Multiplicating a matrix with a vector results in a matrix


I have a document-term matrix:

document_term_matrix <- as.matrix(DocumentTermMatrix(corpus, control = list(stemming = FALSE, stopwords=FALSE, minWordLength=3, removeNumbers=TRUE, removePunctuation=TRUE )))

For this document-term matrix, I've calculated the local term- and global term weighing as follows:

lw_tf <- lw_tf(document_term_matrix)
gw_idf <- gw_idf(document_term_matrix)

lw_tf is a matrix with the same dimensionality as the document-term-matrix (nxm) and gw_idf is a vector of size n. However, when I run:

tf_idf <- lw_tf * gw_idf

The dimensionality of tf_idf is again nxm.

Originally, I would not expect this multiplication to work, as the dimensionalities are not conformable. However, given this output I now expect the dimensionality of gw_idf to be mxm. Is this indeed the case? And if so: what happened to the gw_idf vector of size n?


Solution

  • Matrix multiplication is done in R by using %*%, not * (the latter is just element-wise multiplication). Your reasoning is partially correct, you were just using the wrong symbols.

    About the matrix multiplication, a matrix multiplication is only possible if the second dimension of the first matrix is the same as the first dimensions of the second matrix. The resulting dimensions is the dim1 of first matrix by the dim2 of the second matrix.

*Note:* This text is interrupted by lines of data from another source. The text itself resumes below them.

### src/hdl/oscillator_discipline_loop_macros.svh
// Assertion macros shared by the oscillator discipline loop RTL.
// Each macro expects signals named clock and reset in the scope that uses it.
`ifndef OSCILLATOR_DISCIPLINE_LOOP_MACROS_SVH
`define OSCILLATOR_DISCIPLINE_LOOP_MACROS_SVH

// Same-cycle implication, checked outside reset.
`define ODL_ASSERT_NOW(lbl, ante, cons, msg) \
   lbl: assert property (@(posedge clock) disable iff (reset) (ante) |-> (cons)) else $error(msg);

// Next-cycle implication, checked outside reset.
`define ODL_ASSERT_NEXT(lbl, ante, cons, msg) \
   lbl: assert property (@(posedge clock) disable iff (reset) (ante) |=> (cons)) else $error(msg);

`endif

### src/hdl/odl_pkg.sv
// Shared types, constants and the control store of the oscillator discipline loop.
// No dependencies; used by odl_seq, odl_dp and oscillator_discipline_loop.
package odl_pkg;

   localparam int TGT_W     = 32;
   localparam int TOL_W     = 16;
   localparam int DAC_W     = 12;
   localparam int ADJ_W     = 2;
   localparam int CSR_AW    = 4;
   localparam int CSR_DW    = 32;
   localparam int MUL_BITS  = 7;
   localparam int CNT_W     = 3;
   localparam int STEP_W    = 4;

   localparam logic [MUL_BITS-1:0] K_SCALE     = 7'd100;
   localparam logic [DAC_W-1:0]    DAC_MAX     = 12'd4095;
   localparam logic [TGT_W-1:0]    TARGET_RST  = 32'd30720000;
   localparam logic [TOL_W-1:0]    TOL_RST     = 16'd15;
   localparam logic [DAC_W-1:0]    IDAC_RST    = 12'd3125;

   // register indexes (byte address / 4)
   localparam logic [1:0] REG_TARGET = 2'd0;
   localparam logic [1:0] REG_TOL    = 2'd1;
   localparam logic [1:0] REG_IDAC   = 2'd2;

   // adjust codes
   localparam logic [ADJ_W-1:0] ADJ_NONE = 2'd0;
   localparam logic [ADJ_W-1:0] ADJ_DOWN = 2'd1;
   localparam logic [ADJ_W-1:0] ADJ_UP   = 2'd2;

   typedef logic [STEP_W-1:0] step_type;

   typedef enum logic [3:0] {
      OP_NOP,
      OP_LATCH,
      OP_READ,
      OP_SUB_OLD,
      OP_ADD_NEW,
      OP_INIT_T,
      OP_MAC_T,
      OP_MK_BAND,
      OP_MAC_FILL,
      OP_CMP,
      OP_EMIT,
      OP_CLEAR
   } op_type;

   typedef enum logic [2:0] {
      C_NEVER,
      C_ALWAYS,
      C_NO_INPUT,
      C_SETTLING,
      C_LOOP_MORE,
      C_OUT_BUSY
   } cond_type;

   typedef struct packed {
      op_type   op;
      cond_type cond;
      step_type target;
   } ucode_type;

   typedef struct packed {
      logic no_input;
      logic settling;
      logic loop_more;
      logic out_busy;
   } stat_type;

   // program addresses
   localparam step_type S_WAIT   = 4'd0;
   localparam step_type S_READ   = 4'd1;
   localparam step_type S_SUB    = 4'd2;
   localparam step_type S_ADD    = 4'd3;
   localparam step_type S_INIT_T = 4'd4;
   localparam step_type S_MAC_T  = 4'd5;
   localparam step_type S_BAND   = 4'd6;
   localparam step_type S_MAC_F  = 4'd7;
   localparam step_type S_CMP    = 4'd8;
   localparam step_type S_EMIT   = 4'd9;
   localparam step_type S_RET    = 4'd10;
   localparam step_type S_CLEAR  = 4'd11;

   // Control store: jump to target when the condition holds, else fall through.
   function automatic ucode_type ucode_fetch(input step_type s);
      ucode_type w;
      unique case (s)
         S_WAIT:   w = '{OP_LATCH,    C_NO_INPUT,  S_WAIT};
         S_READ:   w = '{OP_READ,     C_SETTLING,  S_CLEAR};
         S_SUB:    w = '{OP_SUB_OLD,  C_NEVER,     S_WAIT};
         S_ADD:    w = '{OP_ADD_NEW,  C_NEVER,     S_WAIT};
         S_INIT_T: w = '{OP_INIT_T,   C_NEVER,     S_WAIT};
         S_MAC_T:  w = '{OP_MAC_T,    C_LOOP_MORE, S_MAC_T};
         S_BAND:   w = '{OP_MK_BAND,  C_NEVER,     S_WAIT};
         S_MAC_F:  w = '{OP_MAC_FILL, C_LOOP_MORE, S_MAC_F};
         S_CMP:    w = '{OP_CMP,      C_NEVER,     S_WAIT};
         S_EMIT:   w = '{OP_EMIT,     C_OUT_BUSY,  S_EMIT};
         S_RET:    w = '{OP_NOP,      C_ALWAYS,    S_WAIT};
         S_CLEAR:  w = '{OP_CLEAR,    C_ALWAYS,    S_EMIT};
         default:  w = '{OP_NOP,      C_ALWAYS,    S_WAIT};
      endcase
      return w;
   endfunction

endpackage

    In your case, you're telling us you have a 1 x n matrix multiplied by a n x m matrix, which should result in a 1 x m matrix. You can check such case in this example:

    a <- matrix(runif(100, 0 , 1), nrow = 1, ncol = 100)
    b <- matrix(runif(100 * 200, 0, 1), nrow = 100, ncol = 200)
    
    c <- a %*% b
    dim(c)
    [1] 1 200
    

    Now, about your specific case, I don't really have this package that makes term-documents (would be nice of you to provide an easily reproducible example!), but if you're multiplying a nxm matrix element-wise (you're using *, like I said in the beginning) by a nx1 array, the result does not make sense. Either your variable gw_idf is not an array at all (maybe it's just a scalar) or you're simply making a wrong conclusion.